* **Extracted information**:
===== src/rtl/alarm_bank_if.sv =====
// Front-panel / timebase bundle for alarm_bank: running time and edit levels in,
// selected setting, per-channel enables and ring request out.
interface alarm_bank_if #(
  parameter int CHANNELS = 4,
  parameter int SW       = (CHANNELS > 1) ? $clog2(CHANNELS) : 1
);
  logic                sec_tick;
  logic [5:0]          cur_second;
  logic [5:0]          cur_minute;
  logic [5:0]          cur_hour;
  logic [SW-1:0]       sel;
  logic                minute_set;
  logic                hour_set;
  logic                dec;
  logic                enable_set;
  logic                stop;
  logic                snooze;
  logic [5:0]          second_data;
  logic [5:0]          minute_data;
  logic [5:0]          hour_data;
  logic [CHANNELS-1:0] enable_data;
  logic                ring;
  logic [SW-1:0]       ring_channel;

  modport master (
    output sec_tick, cur_second, cur_minute, cur_hour, sel,
           minute_set, hour_set, dec, enable_set, stop, snooze,
    input  second_data, minute_data, hour_data, enable_data, ring, ring_channel
  );

  modport slave (
    input  sec_tick, cur_second, cur_minute, cur_hour, sel,
           minute_set, hour_set, dec, enable_set, stop, snooze,
    output second_data, minute_data, hour_data, enable_data, ring, ring_channel
  );
endinterface


===== src/rtl/alarm_bank.sv =====
// Multi-channel hour/minute alarm store with per-channel enable and a
// ring / snooze / auto-timeout FSM driving the buzzer request.
module alarm_bank #(
  parameter int CHANNELS       = 4,
  parameter int HOUR_MAX       = 23,
  parameter int MINUTE_MAX     = 59,
  parameter int RING_SECONDS   = 60,
  parameter int SNOOZE_SECONDS = 300
) (
  input  logic         clock,
  input  logic         reset,
  alarm_bank_if.slave  bus
);
  localparam int SW  = (CHANNELS > 1) ? $clog2(CHANNELS) : 1;
  localparam int RCW = $clog2(RING_SECONDS + 1);
  localparam int SCW = $clog2(SNOOZE_SECONDS + 1);

  typedef enum logic [1:0] {IDLE, RING, SNOOZE} state_t;

  function automatic logic [5:0] step_field(input logic [5:0] v, input logic down,
                                            input logic [5:0] vmax);
    if (down) return (v == 6'd0) ? vmax : v - 6'd1;
    return (v == vmax) ? 6'd0 : v + 6'd1;
  endfunction

  logic min_prev_q, hr_prev_q, en_prev_q, stop_prev_q, snz_prev_q;
  logic min_ev, hr_ev, en_ev, stop_ev, snz_ev;

  logic [CHANNELS-1:0][5:0] min_q, min_d, hr_q, hr_d;
  logic [CHANNELS-1:0]      en_q, en_d;

  state_t         state_q;
  logic           ring_q;
  logic [SW-1:0]  ring_ch_q;
  logic [RCW-1:0] ring_cnt_q;
  logic [SCW-1:0] snz_cnt_q;

  logic          sel_ok;
  logic [SW-1:0] sel_idx;
  logic          match, drop_ev;
  logic [SW-1:0] match_ch;

  assign min_ev  = bus.minute_set & ~min_prev_q;
  assign hr_ev   = bus.hour_set   & ~hr_prev_q;
  assign en_ev   = bus.enable_set & ~en_prev_q;
  assign stop_ev = bus.stop       & ~stop_prev_q;
  assign snz_ev  = bus.snooze     & ~snz_prev_q;

  // Out-of-range selects neither edit nor display anything but channel 0.
  assign sel_ok  = int'(bus.sel) < CHANNELS;
  assign sel_idx = sel_ok ? bus.sel : '0;

  // Turning off the channel that owns the current ring/snooze cancels it.
  assign drop_ev = en_ev && sel_ok && (sel_idx == ring_ch_q) && en_q[sel_idx];

  always_comb begin
    min_d = min_q;
    hr_d  = hr_q;
    en_d  = en_q;
    if (sel_ok) begin
      if (min_ev) min_d[sel_idx] = step_field(min_q[sel_idx], bus.dec, 6'(MINUTE_MAX));
      if (hr_ev)  hr_d[sel_idx]  = step_field(hr_q[sel_idx], bus.dec, 6'(HOUR_MAX));
      if (en_ev)  en_d[sel_idx]  = ~en_q[sel_idx];
    end
  end

  // Scan downward so the lowest matching index is the one left standing.
  always_comb begin
    match    = 1'b0;
    match_ch = '0;
    for (int i = CHANNELS - 1; i >= 0; i--) begin
      if (en_q[i] && (hr_q[i] == bus.cur_hour) && (min_q[i] == bus.cur_minute)) begin
        match    = 1'b1;
        match_ch = SW'(i);
      end
    end
    if (!(bus.sec_tick && (bus.cur_second == 6'd0))) match = 1'b0;
  end

  always_ff @(posedge clock or posedge reset) begin
    if (reset) begin
      min_prev_q  <= 1'b0;
      hr_prev_q   <= 1'b0;
      en_prev_q   <= 1'b0;
      stop_prev_q <= 1'b0;
      snz_prev_q  <= 1'b0;
      min_q       <= '0;
      hr_q        <= '0;
      en_q        <= '0;
    end else begin
      min_prev_q  <= bus.minute_set;
      hr_prev_q   <= bus.hour_set;
      en_prev_q   <= bus.enable_set;
      stop_prev_q <= bus.stop;
      snz_prev_q  <= bus.snooze;
      min_q       <= min_d;
      hr_q        <= hr_d;
      en_q        <= en_d;
    end
  end

  always_ff @(posedge clock or posedge reset) begin
    if (reset) begin
      state_q    <= IDLE;
      ring_q     <= 1'b0;
      ring_ch_q  <= '0;
      ring_cnt_q <= '0;
      snz_cnt_q  <= '0;
    end else begin
      case (state_q)
        IDLE: begin
          if (match) begin
            state_q    <= RING;
            ring_q     <= 1'b1;
            ring_ch_q  <= match_ch;
            ring_cnt_q <= '0;
          end
        end
        RING: begin
          if (stop_ev || drop_ev) begin
            state_q <= IDLE;
            ring_q  <= 1'b0;
          end else if (snz_ev) begin
            state_q   <= SNOOZE;
            ring_q    <= 1'b0;
            snz_cnt_q <= SCW'(SNOOZE_SECONDS);
          end else if (bus.sec_tick) begin
            ring_cnt_q <= ring_cnt_q + RCW'(1);
            if (ring_cnt_q == RCW'(RING_SECONDS - 1)) begin
              state_q <= IDLE;
              ring_q  <= 1'b0;
            end
          end
        end
        SNOOZE: begin
          if (stop_ev || drop_ev) begin
            state_q <= IDLE;
          end else if (bus.sec_tick) begin
            snz_cnt_q <= snz_cnt_q - SCW'(1);
            if (snz_cnt_q == SCW'(1)) begin
              state_q    <= RING;
              ring_q     <= 1'b1;
              ring_cnt_q <= '0;
            end
          end
        end
        default: begin
          state_q <= IDLE;
          ring_q  <= 1'b0;
        end
      endcase
    end
  end

  assign bus.second_data  = 6'd0;
  assign bus.minute_data  = min_q[sel_idx];
  assign bus.hour_data    = hr_q[sel_idx];
  assign bus.enable_data  = en_q;
  assign bus.ring         = ring_q;
  assign bus.ring_channel = ring_ch_q;
endmodule


===== src/flat_wrapper.sv =====
// flat-port wrapper written by rule: the top's interface ports become plain ports
module alarm_bank_flat 
#(
  parameter int CHANNELS       = 4,
  parameter int HOUR_MAX       = 23,
  parameter int MINUTE_MAX     = 59,
  parameter int RING_SECONDS   = 60,
  parameter int SNOOZE_SECONDS = 300
)
  (clock, reset, bus_sec_tick, bus_cur_second, bus_cur_minute, bus_cur_hour, bus_sel, bus_minute_set, bus_hour_set, bus_dec, bus_enable_set, bus_stop, bus_snooze, bus_second_data, bus_minute_data, bus_hour_data, bus_enable_data, bus_ring, bus_ring_channel);
  alarm_bank_if #(.CHANNELS(CHANNELS)) bus_i ();
  input  logic clock;
  input  logic reset;
  input wire logic [$bits(bus_i.sec_tick)-1:0] bus_sec_tick;
  input wire logic [$bits(bus_i.cur_second)-1:0] bus_cur_second;
  input wire logic [$bits(bus_i.cur_minute)-1:0] bus_cur_minute;
  input wire logic [$bits(bus_i.cur_hour)-1:0] bus_cur_hour;
  input wire logic [$bits(bus_i.sel)-1:0] bus_sel;
  input wire logic [$bits(bus_i.minute_set)-1:0] bus_minute_set;
  input wire logic [$bits(bus_i.hour_set)-1:0] bus_hour_set;
  input wire logic [$bits(bus_i.dec)-1:0] bus_dec;
  input wire logic [$bits(bus_i.enable_set)-1:0] bus_enable_set;
  input wire logic [$bits(bus_i.stop)-1:0] bus_stop;
  input wire logic [$bits(bus_i.snooze)-1:0] bus_snooze;
  output wire logic [$bits(bus_i.second_data)-1:0] bus_second_data;
  output wire logic [$bits(bus_i.minute_data)-1:0] bus_minute_data;
  output wire logic [$bits(bus_i.hour_data)-1:0] bus_hour_data;
  output wire logic [$bits(bus_i.enable_data)-1:0] bus_enable_data;
  output wire logic [$bits(bus_i.ring)-1:0] bus_ring;
  output wire logic [$bits(bus_i.ring_channel)-1:0] bus_ring_channel;
  assign bus_i.sec_tick = bus_sec_tick;
  assign bus_i.cur_second = bus_cur_second;
  assign bus_i.cur_minute = bus_cur_minute;
  assign bus_i.cur_hour = bus_cur_hour;
  assign bus_i.sel = bus_sel;
  assign bus_i.minute_set = bus_minute_set;
  assign bus_i.hour_set = bus_hour_set;
  assign bus_i.dec = bus_dec;
  assign bus_i.enable_set = bus_enable_set;
  assign bus_i.stop = bus_stop;
  assign bus_i.snooze = bus_snooze;
  assign bus_second_data = bus_i.second_data;
  assign bus_minute_data = bus_i.minute_data;
  assign bus_hour_data = bus_i.hour_data;
  assign bus_enable_data = bus_i.enable_data;
  assign bus_ring = bus_i.ring;
  assign bus_ring_channel = bus_i.ring_channel;
  alarm_bank #(.CHANNELS(CHANNELS), .HOUR_MAX(HOUR_MAX), .MINUTE_MAX(MINUTE_MAX), .RING_SECONDS(RING_SECONDS), .SNOOZE_SECONDS(SNOOZE_SECONDS)) u_core (.clock(clock), .reset(reset), .bus(bus_i));
endmodule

* **Instructions to follow**: Among the lines above, find the one with "input wire logic [$bits(bus_i.cur_minute)-1:0]" and the one with "input wire logic [$bits(bus_i.minute_set)-1:0]". Quote both and everything between them, exactly.

* **Response box**:
  input wire logic [$bits(bus_i.cur_minute)-1:0] bus_cur_minute;
  input wire logic [$bits(bus_i.cur_hour)-1:0] bus_cur_hour;
  input wire logic [$bits(bus_i.sel)-1:0] bus_sel;
  input wire logic [$bits(bus_i.minute_set)-1:0] bus_minute_set;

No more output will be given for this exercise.